Adding a SSH Share Using SSHFS and Viewing Netstat

I just want to doc the basics of this and will add as I find more info, with the initial overview coming from:

Beware the line for changing ownership of /dev/fuse or any other fuse related commands at that link for Ubuntu!

My Mint PC lost my user mdm (mint desktop manager) access so now I cannot log in to my user desktop!

I still haven't fixed it yet!

I found I did NOT need to do any other than install sshfs in both Mint and Raspbian for sshfs to work and create a share on a remote host by opening a SSH session, so I don't know why the geek site had to chown /dev/fuse etc, but then I don't use Ubuntu.

SSHFS works for a local network shared PC and the Internet.

To solve the issue of Motion sending large appended time-lapse films – which is their nature – you can create real time .avi files instead and access them remotely by still sending them manually as a sendemail attachment if you want of course, from the command line, after getting an SSH session going, or using SSHFS to create a local directory of the remote share.

You only need the -o nonempty switch if the share has sub-directories.

This is of the form:

$ sshfs root@pinoir:/Share/motion/ /remotenoir -o nonempty


apt-get install sshfs

Open a SSH session to the remote PC:

ssh user@80.x.x.x

password etc.

Organise your remote directory structure how you want that will mount to a local directory – where depends on who you are, whether root etc. e.g.

On the local PC create a local mount point for the remote share e.g.:

mkdir /home/stevee/Remblanc/

The command form is then:

sshfs root@80.x.x.x:/Share/motion/ /home/stevee/Remblanc/ -o nonempty

I don't like using commands relating to the (~) pwd, I use full paths as I find it less confusing, so the /home/stevee/Remblanc/ part of the above command is the LOCAL PC dir where the remote share will mount to.

The "/Share/motion" part of the command is for the /Share existing on the root dir of the remote linux PC, but note there is no space between the "user@address:/Share" part of the command.

When run, this just mounts the remote directory by opening a new SSH session – great!

Files on the remote PC can then be copied/deleted etc. as any network share like Samba access allows, permissions depending.
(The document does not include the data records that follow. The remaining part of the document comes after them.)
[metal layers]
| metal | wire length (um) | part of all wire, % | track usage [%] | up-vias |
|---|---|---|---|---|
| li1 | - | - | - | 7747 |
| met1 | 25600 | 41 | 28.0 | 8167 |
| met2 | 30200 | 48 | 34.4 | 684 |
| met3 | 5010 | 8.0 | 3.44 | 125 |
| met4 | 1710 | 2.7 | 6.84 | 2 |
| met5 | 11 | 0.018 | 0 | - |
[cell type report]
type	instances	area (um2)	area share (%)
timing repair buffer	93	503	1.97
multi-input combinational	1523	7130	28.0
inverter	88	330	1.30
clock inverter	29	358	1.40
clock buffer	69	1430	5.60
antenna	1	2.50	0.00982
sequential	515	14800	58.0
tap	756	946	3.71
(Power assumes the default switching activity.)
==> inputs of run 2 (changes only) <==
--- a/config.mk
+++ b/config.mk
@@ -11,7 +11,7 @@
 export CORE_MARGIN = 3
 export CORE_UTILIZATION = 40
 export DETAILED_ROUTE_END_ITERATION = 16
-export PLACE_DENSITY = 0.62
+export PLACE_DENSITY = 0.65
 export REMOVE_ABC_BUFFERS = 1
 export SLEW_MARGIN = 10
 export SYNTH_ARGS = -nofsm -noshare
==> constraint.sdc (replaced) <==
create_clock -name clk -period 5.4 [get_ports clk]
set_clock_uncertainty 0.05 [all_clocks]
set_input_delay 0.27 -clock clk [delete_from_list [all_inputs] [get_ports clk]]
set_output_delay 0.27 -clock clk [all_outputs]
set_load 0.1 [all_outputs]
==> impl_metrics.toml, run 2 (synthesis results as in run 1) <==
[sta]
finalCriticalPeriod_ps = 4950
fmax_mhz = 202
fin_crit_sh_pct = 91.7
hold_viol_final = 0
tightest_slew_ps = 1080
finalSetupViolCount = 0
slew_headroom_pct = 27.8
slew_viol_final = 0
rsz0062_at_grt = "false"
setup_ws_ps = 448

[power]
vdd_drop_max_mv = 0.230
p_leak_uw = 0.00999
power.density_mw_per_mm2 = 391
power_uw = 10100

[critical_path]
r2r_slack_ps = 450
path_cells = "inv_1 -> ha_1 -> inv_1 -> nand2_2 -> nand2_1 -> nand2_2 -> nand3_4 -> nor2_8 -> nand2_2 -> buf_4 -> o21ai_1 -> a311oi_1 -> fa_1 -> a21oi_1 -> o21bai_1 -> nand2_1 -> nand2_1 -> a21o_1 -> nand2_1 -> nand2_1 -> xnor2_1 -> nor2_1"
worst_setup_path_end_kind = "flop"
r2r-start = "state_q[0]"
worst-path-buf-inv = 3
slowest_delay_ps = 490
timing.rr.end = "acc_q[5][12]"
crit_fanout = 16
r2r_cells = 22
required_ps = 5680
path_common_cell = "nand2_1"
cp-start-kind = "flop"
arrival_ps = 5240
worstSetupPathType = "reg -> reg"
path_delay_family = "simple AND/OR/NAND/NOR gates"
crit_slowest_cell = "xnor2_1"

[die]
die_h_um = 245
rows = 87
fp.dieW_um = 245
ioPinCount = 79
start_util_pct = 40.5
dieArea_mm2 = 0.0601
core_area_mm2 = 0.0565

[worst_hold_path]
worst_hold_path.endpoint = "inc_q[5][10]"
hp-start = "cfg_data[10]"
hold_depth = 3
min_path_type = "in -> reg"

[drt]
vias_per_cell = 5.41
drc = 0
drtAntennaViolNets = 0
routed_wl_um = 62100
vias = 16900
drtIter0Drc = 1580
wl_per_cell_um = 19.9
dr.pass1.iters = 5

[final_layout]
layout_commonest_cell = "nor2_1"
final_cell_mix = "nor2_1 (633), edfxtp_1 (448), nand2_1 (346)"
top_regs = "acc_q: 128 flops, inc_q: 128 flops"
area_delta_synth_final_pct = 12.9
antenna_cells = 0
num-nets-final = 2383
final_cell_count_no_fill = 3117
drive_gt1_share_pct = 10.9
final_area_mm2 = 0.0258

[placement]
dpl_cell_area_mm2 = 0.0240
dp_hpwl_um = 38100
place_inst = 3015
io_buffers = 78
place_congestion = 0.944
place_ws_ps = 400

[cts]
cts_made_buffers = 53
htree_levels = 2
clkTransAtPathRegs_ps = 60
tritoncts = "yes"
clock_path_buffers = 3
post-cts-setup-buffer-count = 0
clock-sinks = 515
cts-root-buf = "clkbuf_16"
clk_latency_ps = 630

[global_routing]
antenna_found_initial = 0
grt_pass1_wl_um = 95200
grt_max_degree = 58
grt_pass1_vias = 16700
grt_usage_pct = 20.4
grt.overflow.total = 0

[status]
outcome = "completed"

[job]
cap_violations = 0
I did this as root first so I know if the command structure is correct first, and not a permission issue if it failed.

In the case of Motion, I have the Pi cam writing its movies to the /Share/motion directory, so they are visible by samba – Win and Lin PCs locally – so can be viewed with VLC, or deleted etc. by any PC on my home network.

I already opened ports on my router for the Picams streams, so I just added another NAT port for SSH (use a different port than 22 that only you would know for extra security if you like).
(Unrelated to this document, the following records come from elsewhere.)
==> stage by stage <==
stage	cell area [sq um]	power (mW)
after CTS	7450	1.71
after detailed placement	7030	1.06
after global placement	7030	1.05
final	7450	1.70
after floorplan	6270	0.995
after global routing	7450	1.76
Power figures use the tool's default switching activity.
I can now copy these to any remote PC I have SSH on, should I receive an email that motion has occurred and wish to view either jpgs or an .avi movie when at work by looking at the file size remotely, and judging if I want copy and view it or not.

You can use GUIs for this too of course, or secure copy (SCP) if you want encryption with a transfer, as shown in the link for Ubuntu GUIs above.

I always like to know the command line ways primarily, should you be dealing with headless servers, and because it's efficient (mostly).

What I found interesting is running netstat -nat – which is numeric, all, tcp – to find the port 22 NAT translation does not show end to end between my work PC and home router, but between a BT server (presumably the last hop gateway to my router) so the Inet address is NOT my home router WAN address that I get from my DynDNS account. This is confirmed by using a whois service webpage.

$ netstat -nat
Active Internet connections (servers and established)
Proto Recv-Q Send-Q Local Address Foreign Address State
tcp 0 0* LISTEN

IP Address
% Abuse contact for ' –' is ''

inetnum: –
remarks: *******************************************************************
remarks: * Report abuse via:,3024 *
remarks: *******************************************************************
descr: IP pools
country: GB

MintRecPC stevee # netstat nat | grep ssh

But if you run netstat nat (no – switch) to show NAT translations I believe, though can't find that in the man page or with –help, you DO get PC to router end to end info:

MintRecPC stevee # netstat nat | grep ssh

They are very different commands if you look at the output or count the output lines between them:

MintRecPC stevee # netstat nat | wc -l

MintRecPC stevee # netstat -nat | wc -l

These SSH connections can be persistent – they stayed attached even after logging out – I had to reboot to close them.